Nowadays, miniaturization of transistors has led to issues such as process variability, aging effects and field variations. These effects deteriorate the performance of RF circuits, and are found to be more pronounced in Low Noise Amplifier (LNA) affecting the gain and noise figure. In this work, a cascode LNA is designed with adaptive body biasing technique at 11.4 GHz with the objective of reducing variations in the gain and noise figure. In order to make the circuit low power, self-adaptive body biasing is designed which utilizes the DC voltage available in the cascode configuration.
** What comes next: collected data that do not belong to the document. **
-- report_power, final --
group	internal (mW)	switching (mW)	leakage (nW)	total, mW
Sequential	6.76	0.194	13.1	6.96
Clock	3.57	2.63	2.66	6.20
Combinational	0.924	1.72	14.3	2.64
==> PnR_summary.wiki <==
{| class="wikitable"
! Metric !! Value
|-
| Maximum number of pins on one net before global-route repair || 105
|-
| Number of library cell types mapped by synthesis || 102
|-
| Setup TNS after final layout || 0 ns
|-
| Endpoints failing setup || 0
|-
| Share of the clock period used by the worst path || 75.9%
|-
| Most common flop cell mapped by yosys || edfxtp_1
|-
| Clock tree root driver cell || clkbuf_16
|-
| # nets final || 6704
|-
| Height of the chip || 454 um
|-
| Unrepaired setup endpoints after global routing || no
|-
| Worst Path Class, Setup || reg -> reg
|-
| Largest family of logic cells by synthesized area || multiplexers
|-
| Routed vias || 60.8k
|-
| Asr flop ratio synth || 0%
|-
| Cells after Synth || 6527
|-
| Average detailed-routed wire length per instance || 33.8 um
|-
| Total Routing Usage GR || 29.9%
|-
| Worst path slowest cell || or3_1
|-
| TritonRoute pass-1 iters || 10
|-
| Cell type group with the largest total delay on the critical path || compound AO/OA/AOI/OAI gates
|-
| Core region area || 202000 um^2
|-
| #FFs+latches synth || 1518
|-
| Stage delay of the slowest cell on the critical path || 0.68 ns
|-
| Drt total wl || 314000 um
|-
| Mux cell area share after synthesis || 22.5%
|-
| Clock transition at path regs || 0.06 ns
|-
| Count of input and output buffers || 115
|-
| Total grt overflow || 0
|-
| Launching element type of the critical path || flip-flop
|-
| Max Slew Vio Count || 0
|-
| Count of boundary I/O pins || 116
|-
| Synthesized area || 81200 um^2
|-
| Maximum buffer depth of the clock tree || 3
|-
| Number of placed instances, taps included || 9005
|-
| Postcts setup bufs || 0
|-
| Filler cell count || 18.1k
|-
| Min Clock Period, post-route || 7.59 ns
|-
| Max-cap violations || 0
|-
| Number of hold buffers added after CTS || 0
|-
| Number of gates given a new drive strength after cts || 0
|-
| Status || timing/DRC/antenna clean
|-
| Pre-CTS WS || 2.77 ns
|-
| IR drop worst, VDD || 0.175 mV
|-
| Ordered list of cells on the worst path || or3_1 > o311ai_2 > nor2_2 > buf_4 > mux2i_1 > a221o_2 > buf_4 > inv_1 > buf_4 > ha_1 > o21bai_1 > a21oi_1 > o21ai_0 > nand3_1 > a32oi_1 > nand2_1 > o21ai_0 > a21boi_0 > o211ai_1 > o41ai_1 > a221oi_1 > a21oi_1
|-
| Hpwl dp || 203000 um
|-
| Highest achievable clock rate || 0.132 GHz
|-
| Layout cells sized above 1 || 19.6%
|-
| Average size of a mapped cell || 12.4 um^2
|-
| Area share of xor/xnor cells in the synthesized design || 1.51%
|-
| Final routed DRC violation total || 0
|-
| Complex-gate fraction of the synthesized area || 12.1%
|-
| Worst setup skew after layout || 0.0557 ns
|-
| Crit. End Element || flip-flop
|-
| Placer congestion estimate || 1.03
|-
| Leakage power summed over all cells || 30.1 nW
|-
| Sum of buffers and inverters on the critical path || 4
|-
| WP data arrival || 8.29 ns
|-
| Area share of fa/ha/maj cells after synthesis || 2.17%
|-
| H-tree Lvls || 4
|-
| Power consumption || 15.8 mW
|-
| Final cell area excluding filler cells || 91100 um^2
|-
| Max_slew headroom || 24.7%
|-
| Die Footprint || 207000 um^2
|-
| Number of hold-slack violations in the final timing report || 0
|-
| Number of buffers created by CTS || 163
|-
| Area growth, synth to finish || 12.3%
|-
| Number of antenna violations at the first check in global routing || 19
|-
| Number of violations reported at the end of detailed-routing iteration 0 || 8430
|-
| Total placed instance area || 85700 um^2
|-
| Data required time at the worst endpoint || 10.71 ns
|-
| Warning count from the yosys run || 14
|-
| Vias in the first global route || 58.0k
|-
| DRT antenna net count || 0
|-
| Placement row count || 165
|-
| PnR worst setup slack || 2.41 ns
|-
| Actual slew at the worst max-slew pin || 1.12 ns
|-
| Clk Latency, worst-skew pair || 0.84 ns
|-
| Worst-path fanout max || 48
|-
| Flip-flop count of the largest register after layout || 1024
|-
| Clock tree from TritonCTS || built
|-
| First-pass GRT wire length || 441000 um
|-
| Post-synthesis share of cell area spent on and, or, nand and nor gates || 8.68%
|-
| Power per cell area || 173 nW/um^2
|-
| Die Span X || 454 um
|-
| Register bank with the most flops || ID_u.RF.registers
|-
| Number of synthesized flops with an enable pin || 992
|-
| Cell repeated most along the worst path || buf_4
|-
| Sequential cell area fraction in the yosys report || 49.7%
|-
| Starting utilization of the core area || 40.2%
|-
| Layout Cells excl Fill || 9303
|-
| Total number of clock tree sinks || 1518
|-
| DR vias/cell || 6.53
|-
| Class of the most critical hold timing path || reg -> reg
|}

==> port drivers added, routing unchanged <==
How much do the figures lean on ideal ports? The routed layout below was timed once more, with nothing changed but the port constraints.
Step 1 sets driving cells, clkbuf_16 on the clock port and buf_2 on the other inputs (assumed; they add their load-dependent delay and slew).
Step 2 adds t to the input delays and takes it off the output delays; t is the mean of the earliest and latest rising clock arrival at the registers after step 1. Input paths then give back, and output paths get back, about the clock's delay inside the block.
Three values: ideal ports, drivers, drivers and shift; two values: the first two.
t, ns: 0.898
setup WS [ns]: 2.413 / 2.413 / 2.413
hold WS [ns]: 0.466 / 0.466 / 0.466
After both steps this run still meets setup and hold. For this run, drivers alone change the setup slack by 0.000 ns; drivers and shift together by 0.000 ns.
Moreover, in an attempt to measure the robustness of the proposed design field variation parameters such as drain induced barrier lowering (DIBL) and process transonductance, βhave been demonstrated. Using small signal analysis, it is found that the body transconductance, gmb, reduces the variations in LNA. Results show that gain and noise figure variations have been reduced by 33.8% and 32.7% respectively for adaptive body biasing and in case of self-adaptive body biasing; the respective variations are reduced by 22.6% and 20.2%. Similarly, the DIBL coefficient has been improved by 20% and the β variations are found to be less for body biased LNAs. The proposed circuits were designed and simulated in 65 nm Cadence SpectreRF.